An atmospheric peculiarity the Earth shares with Jupiter, Saturn, Uranus and Neptune is likely common to billions of planets, University of Washington astronomers have found, and knowing that may help in the search for potentially habitable worlds.

First, some history: It’s known that air grows colder and thinner with altitude, but in 1902 a scientist named Léon Teisserenc de Bort, using instrument-equipped balloons, found a point in Earth’s atmosphere at about 40,000 to 50,000 feet where the air stops cooling and begins growing warmer.

He called this invisible turnaround a “tropopause,” and coined the terms “stratosphere” for the atmosphere above, and “troposphere” for the layer below, where we live — terms still used today.

Then, in the 1980s, NASA spacecraft discovered that tropopauses are also present in the atmospheres of the planets Jupiter, Saturn, Uranus and Neptune, as well as Saturn’s largest moon, Titan.

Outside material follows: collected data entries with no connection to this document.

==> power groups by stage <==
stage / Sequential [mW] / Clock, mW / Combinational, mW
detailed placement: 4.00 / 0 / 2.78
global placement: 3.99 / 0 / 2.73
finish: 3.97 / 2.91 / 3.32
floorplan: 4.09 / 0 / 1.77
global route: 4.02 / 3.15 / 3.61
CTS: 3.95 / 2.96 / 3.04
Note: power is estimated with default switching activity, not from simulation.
`src/rtl/cpu_pkg.sv`:
```
`default_nettype none
// ============================================================================
// Module      : cpu_pkg
// Description : Shared definitions for the data-memory path of the CPU.
//               Holds the RV32I load/store width codes, the load/store unit
//               state encoding and the data-path geometry constants.
// Revision    : 1.0 - initial release
// ============================================================================
package cpu_pkg;

    localparam int XLEN      = 32;
    localparam int BYTE_SIZE = 8;
    localparam int MEM_STEPS = XLEN / BYTE_SIZE;

    // RV32I funct3 width/sign codes for loads and stores
    typedef enum logic [2:0] {
        MW_B  = 3'b000,
        MW_H  = 3'b001,
        MW_W  = 3'b010,
        MW_BU = 3'b100,
        MW_HU = 3'b101
    } mem_width_e;

    typedef enum logic [1:0] {
        IDLE   = 2'd0,
        ACCESS = 2'd1,
        RESP   = 2'd2
    } lsu_state_e;

endpackage : cpu_pkg
`default_nettype wire

```
`src/rtl/load_align.sv`:
```
`default_nettype none
// ============================================================================
// Module      : load_align
// Description : Combinational load aligner. Moves the addressed byte/halfword
//               of a memory word down to bit 0 and sign- or zero-extends it.
// Ports       : mem_rdata_i  - raw word returned by memory
//               addr_lo_i    - byte offset within the word (addr[1:0])
//               funct3_i     - RV32I width/sign code
//               result_o     - extended XLEN load result (0 for illegal codes)
// Revision    : 1.0 - initial release
// ============================================================================
module load_align
    import cpu_pkg::*;
(
    input  logic [XLEN-1:0] mem_rdata_i,
    input  logic [1:0]      addr_lo_i,
    input  logic [2:0]      funct3_i,
    output logic [XLEN-1:0] result_o
);

    logic [XLEN-1:0] w_shifted;

    always_comb begin
        // byte offset times eight gives the bit shift
        w_shifted = mem_rdata_i >> {addr_lo_i, 3'b000};
        result_o  = '0;
        case (mem_width_e'(funct3_i))
            MW_B:    result_o = {{(XLEN-BYTE_SIZE){w_shifted[BYTE_SIZE-1]}},
                                 w_shifted[BYTE_SIZE-1:0]};
            MW_BU:   result_o = {{(XLEN-BYTE_SIZE){1'b0}},
                                 w_shifted[BYTE_SIZE-1:0]};
            MW_H:    result_o = {{(XLEN-2*BYTE_SIZE){w_shifted[2*BYTE_SIZE-1]}},
                                 w_shifted[2*BYTE_SIZE-1:0]};
            MW_HU:   result_o = {{(XLEN-2*BYTE_SIZE){1'b0}},
                                 w_shifted[2*BYTE_SIZE-1:0]};
            MW_W:    result_o = w_shifted;
            default: result_o = '0;
        endcase
    end

endmodule : load_align
`default_nettype wire

```
`src/rtl/load_store_unit.sv`:
```
`default_nettype none
// ============================================================================
// Module      : load_store_unit
// Description : Initiator side of the data memory port. Accepts one RV32I
//               load/store from the pipeline, issues a word-aligned memory
//               request with byte enables, waits for mem_ready and returns a
//               one-cycle response with aligned/extended load data.
// Ports       : clk, rst              - clock, async active-high reset
//               req_*                 - pipeline request (valid/ready)
//               mem_*                 - data memory request/handshake
//               resp_*                - one-cycle writeback response
// Revision    : 1.0 - initial release
// ============================================================================
module load_store_unit
    import cpu_pkg::*;
(
    input  logic                 clk,
    input  logic                 rst,

    input  logic                 req_valid,
    output logic                 req_ready,
    input  logic                 req_write,
    input  logic [2:0]           req_funct3,
    input  logic [XLEN-1:0]      req_addr,
    input  logic [XLEN-1:0]      req_wdata,
    input  logic [4:0]           req_rd,

    output logic                 mem_req,
    output logic                 mem_we,
    output logic [XLEN-1:0]      mem_addr,
    output logic [MEM_STEPS-1:0] mem_be,
    output logic [XLEN-1:0]      mem_wdata,
    input  logic                 mem_ready,
    input  logic [XLEN-1:0]      mem_rdata,

    output logic                 resp_valid,
    output logic [XLEN-1:0]      resp_data,
    output logic [4:0]           resp_rd,
    output logic                 resp_misaligned,
    output logic                 resp_illegal
);

    lsu_state_e           state_q;
    logic                 write_q;
    logic [2:0]           funct3_q;
    logic [1:0]           addr_lo_q;
    logic [4:0]           rd_q;

    logic                 req_ready_q;
    logic                 mem_req_q;
    logic                 mem_we_q;
    logic [XLEN-1:0]      mem_addr_q;
    logic [MEM_STEPS-1:0] mem_be_q;
    logic [XLEN-1:0]      mem_wdata_q;
    logic                 resp_valid_q;
    logic [XLEN-1:0]      resp_data_q;
    logic [4:0]           resp_rd_q;
    logic                 resp_misaligned_q;
    logic                 resp_illegal_q;

    logic                 illegal_d;
    logic                 misaligned_d;
    logic [MEM_STEPS-1:0] be_d;
    logic [XLEN-1:0]      wdata_d;
    logic [XLEN-1:0]      load_data_d;

    // Decode of the incoming request: fault detection and store lanes
    always_comb begin
        illegal_d    = (req_funct3 == 3'b011) || (req_funct3 == 3'b110) ||
                       (req_funct3 == 3'b111);
        misaligned_d = 1'b0;
        be_d         = '0;
        wdata_d      = '0;
        case (req_funct3[1:0])
            2'b00: begin
                be_d    = 4'b0001 << req_addr[1:0];
                wdata_d = {MEM_STEPS{req_wdata[BYTE_SIZE-1:0]}};
            end
            2'b01: begin
                misaligned_d = req_addr[0];
                be_d         = 4'b0011 << req_addr[1:0];
                wdata_d      = {(MEM_STEPS/2){req_wdata[2*BYTE_SIZE-1:0]}};
            end
            2'b10: begin
                misaligned_d = (req_addr[1:0] != 2'b00);
                be_d         = '1;
                wdata_d      = req_wdata;
            end
            default: ;
        endcase
    end

    load_align u_load_align (
        .mem_rdata_i (mem_rdata),
        .addr_lo_i   (addr_lo_q),
        .funct3_i    (funct3_q),
        .result_o    (load_data_d)
    );

    // All outputs are registered; the async reset clears them directly, so
    // an abandoned ACCESS drops mem_req without waiting for a clock edge.
    always_ff @(posedge clk or posedge rst) begin
        if (rst) begin
            state_q           <= IDLE;
            write_q           <= 1'b0;
            funct3_q          <= 3'b000;
            addr_lo_q         <= 2'b00;
            rd_q              <= 5'd0;
            req_ready_q       <= 1'b1;
            mem_req_q         <= 1'b0;
            mem_we_q          <= 1'b0;
            mem_addr_q        <= '0;
            mem_be_q          <= '0;
            mem_wdata_q       <= '0;
            resp_valid_q      <= 1'b0;
            resp_data_q       <= '0;
            resp_rd_q         <= 5'd0;
            resp_misaligned_q <= 1'b0;
            resp_illegal_q    <= 1'b0;
        end else begin
            case (state_q)
                IDLE: begin
                    if (req_valid) begin
                        write_q     <= req_write;
                        funct3_q    <= req_funct3;
                        addr_lo_q   <= req_addr[1:0];
                        rd_q        <= req_rd;
                        req_ready_q <= 1'b0;
                        if (illegal_d || misaligned_d) begin
                            state_q           <= RESP;
                            resp_valid_q      <= 1'b1;
                            resp_data_q       <= '0;
                            resp_rd_q         <= req_rd;
                            // illegal wins over misaligned
                            resp_misaligned_q <= misaligned_d && !illegal_d;
                            resp_illegal_q    <= illegal_d;
                        end else begin
                            state_q     <= ACCESS;
                            mem_req_q   <= 1'b1;
                            mem_we_q    <= req_write;
                            mem_addr_q  <= {req_addr[XLEN-1:2], 2'b00};
                            mem_be_q    <= req_write ? be_d : '0;
                            mem_wdata_q <= req_write ? wdata_d : '0;
                        end
                    end
                end
                ACCESS: begin
                    if (mem_ready) begin
                        state_q      <= RESP;
                        mem_req_q    <= 1'b0;
                        mem_we_q     <= 1'b0;
                        mem_addr_q   <= '0;
                        mem_be_q     <= '0;
                        mem_wdata_q  <= '0;
                        resp_valid_q <= 1'b1;
                        resp_data_q  <= write_q ? '0 : load_data_d;
                        resp_rd_q    <= rd_q;
                    end
                end
                RESP: begin
                    state_q           <= IDLE;
                    req_ready_q       <= 1'b1;
                    resp_valid_q      <= 1'b0;
                    resp_data_q       <= '0;
                    resp_rd_q         <= 5'd0;
                    resp_misaligned_q <= 1'b0;
                    resp_illegal_q    <= 1'b0;
                end
                default: begin
                    state_q     <= IDLE;
                    req_ready_q <= 1'b1;
                end
            endcase
        end
    end

    assign req_ready       = req_ready_q;
    assign mem_req         = mem_req_q;
    assign mem_we          = mem_we_q;
    assign mem_addr        = mem_addr_q;
    assign mem_be          = mem_be_q;
    assign mem_wdata       = mem_wdata_q;
    assign resp_valid      = resp_valid_q;
    assign resp_data       = resp_data_q;
    assign resp_rd         = resp_rd_q;
    assign resp_misaligned = resp_misaligned_q;
    assign resp_illegal    = resp_illegal_q;

endmodule : load_store_unit
`default_nettype wire

```
File: src/rtl/mips_multicycle_ctrl.sv
// Multicycle MIPS control FSM: drives datapath enables/selects per state with a timed memory handshake.
// Define JAL_EN to decode OP_JAL into the jump-and-link state; otherwise it is flagged illegal.
module mips_multicycle_ctrl #(
   parameter int              OP_W     = 6,
   parameter logic [OP_W-1:0] OP_RTYPE = 6'h00,
   parameter logic [OP_W-1:0] OP_LW    = 6'h23,
   parameter logic [OP_W-1:0] OP_SW    = 6'h2B,
   parameter logic [OP_W-1:0] OP_BEQ   = 6'h04,
   parameter logic [OP_W-1:0] OP_BNE   = 6'h05,
   parameter logic [OP_W-1:0] OP_J     = 6'h02,
   parameter logic [OP_W-1:0] OP_ADDI  = 6'h08,
   parameter logic [OP_W-1:0] OP_JAL   = 6'h03,
   parameter int              TMO_W    = 4
) (
   input  logic            clk,
   input  logic            rst_n,
   input  logic [OP_W-1:0] op,
   input  logic            mem_ready,
   output logic            pc_write,
   output logic            pc_write_cond,
   output logic            pc_write_cond_n,
   output logic            i_or_d,
   output logic            mem_read,
   output logic            mem_write,
   output logic            mem_to_reg,
   output logic            ir_write,
   output logic [1:0]      pc_source,
   output logic [1:0]      alu_op,
   output logic            alu_src_a,
   output logic [1:0]      alu_src_b,
   output logic            reg_write,
   output logic            reg_dst,
   output logic            link,
   output logic            illegal_op,
   output logic            mem_timeout,
   output logic [3:0]      state
);

   typedef enum logic [3:0] {
      S_RST    = 4'd0,
      S_FETCH  = 4'd1,
      S_DECODE = 4'd2,
      S_MEMADR = 4'd3,
      S_MEMRD  = 4'd4,
      S_MEMWB  = 4'd5,
      S_MEMWR  = 4'd6,
      S_EXEC   = 4'd7,
      S_RWB    = 4'd8,
      S_BRANCH = 4'd9,
      S_JUMP   = 4'd10,
      S_ADDIEX = 4'd11,
      S_ADDIWB = 4'd12
`ifdef JAL_EN
      ,
      S_JAL    = 4'd13
`endif
   } state_t;

   localparam logic [TMO_W-1:0] CNT_MAX  = '1;
   // The cycle that would bring the count to CNT_MAX is the last one allowed.
   localparam logic [TMO_W-1:0] CNT_LAST = CNT_MAX - 1'b1;

   state_t           state_q, state_d;
   logic [TMO_W-1:0] cnt_q, cnt_d;
   logic             waiting;

   always_ff @(posedge clk) begin
      if (!rst_n) begin
         state_q <= S_RST;
         cnt_q   <= '0;
      end else begin
         state_q <= state_d;
         cnt_q   <= cnt_d;
      end
   end

   always_comb begin
      state_d         = state_q;
      cnt_d           = cnt_q;
      waiting         = 1'b0;
      pc_write        = 1'b0;
      pc_write_cond   = 1'b0;
      pc_write_cond_n = 1'b0;
      i_or_d          = 1'b0;
      mem_read        = 1'b0;
      mem_write       = 1'b0;
      mem_to_reg      = 1'b0;
      ir_write        = 1'b0;
      pc_source       = 2'b00;
      alu_op          = 2'b00;
      alu_src_a       = 1'b0;
      alu_src_b       = 2'b00;
      reg_write       = 1'b0;
      reg_dst         = 1'b0;
      link            = 1'b0;
      illegal_op      = 1'b0;
      mem_timeout     = 1'b0;

      case (state_q)
         S_RST: state_d = S_FETCH;
         S_FETCH: begin
            waiting   = 1'b1;
            mem_read  = 1'b1;
            alu_src_b = 2'b01;
            ir_write  = mem_ready;
            pc_write  = mem_ready;
            if (mem_ready) state_d = S_DECODE;
         end
         S_DECODE: begin
            alu_src_b = 2'b11;
            case (op)
               OP_RTYPE:     state_d = S_EXEC;
               OP_LW, OP_SW: state_d = S_MEMADR;
               OP_BEQ,
               OP_BNE:       state_d = S_BRANCH;
               OP_J:         state_d = S_JUMP;
               OP_ADDI:      state_d = S_ADDIEX;
`ifdef JAL_EN
               OP_JAL:       state_d = S_JAL;
`else
               OP_JAL: begin
                  illegal_op = 1'b1;
                  state_d    = S_FETCH;
               end
`endif
               default: begin
                  illegal_op = 1'b1;
                  state_d    = S_FETCH;
               end
            endcase
         end
         S_MEMADR: begin
            alu_src_a = 1'b1;
            alu_src_b = 2'b10;
            state_d   = (op == OP_LW) ? S_MEMRD : S_MEMWR;
         end
         S_MEMRD: begin
            waiting  = 1'b1;
            mem_read = 1'b1;
            i_or_d   = 1'b1;
            if (mem_ready) state_d = S_MEMWB;
         end
         S_MEMWB: begin
            mem_to_reg = 1'b1;
            reg_write  = 1'b1;
            state_d    = S_FETCH;
         end
         S_MEMWR: begin
            waiting   = 1'b1;
            mem_write = 1'b1;
            i_or_d    = 1'b1;
            if (mem_ready) state_d = S_FETCH;
         end
         S_EXEC: begin
            alu_src_a = 1'b1;
            alu_op    = 2'b10;
            state_d   = S_RWB;
         end
         S_RWB: begin
            reg_dst   = 1'b1;
            reg_write = 1'b1;
            state_d   = S_FETCH;
         end
         S_BRANCH: begin
            alu_src_a       = 1'b1;
            alu_op          = 2'b01;
            pc_source       = 2'b01;
            pc_write_cond   = (op == OP_BEQ);
            pc_write_cond_n = (op == OP_BNE);
            state_d         = S_FETCH;
         end
         S_JUMP: begin
            pc_write  = 1'b1;
            pc_source = 2'b10;
            state_d   = S_FETCH;
         end
         S_ADDIEX: begin
            alu_src_a = 1'b1;
            alu_src_b = 2'b10;
            state_d   = S_ADDIWB;
         end
         S_ADDIWB: begin
            reg_write = 1'b1;
            state_d   = S_FETCH;
         end
`ifdef JAL_EN
         S_JAL: begin
            pc_write  = 1'b1;
            pc_source = 2'b10;
            reg_write = 1'b1;
            link      = 1'b1;
            state_d   = S_FETCH;
         end
`endif
         default: state_d = S_RST;
      endcase

      // Abort a stalled access back to FETCH; a same-cycle mem_ready wins.
      if (waiting && !mem_ready && (cnt_q == CNT_LAST)) begin
         mem_timeout = 1'b1;
         state_d     = S_FETCH;
      end

      if ((state_d != state_q) || mem_timeout)
         cnt_d = '0;
      else if (waiting && !mem_ready && (cnt_q != CNT_MAX))
         cnt_d = cnt_q + 1'b1;
   end

   assign state = state_q;

endmodule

And remarkably, these turnaround points all occur at roughly the same level in the atmosphere of each of these different worlds — at a pressure of about 0.1 bar, or about one-tenth of the air pressure at Earth’s surface.

Now, a paper by UW astronomer Tyler Robinson and planetary scientist David Catling published online Dec. 8 in the journal Nature Geoscience uses basic physics to show why this happens, and suggests that tropopauses are probably common to billions of thick-atmosphere planets and moons throughout the galaxy.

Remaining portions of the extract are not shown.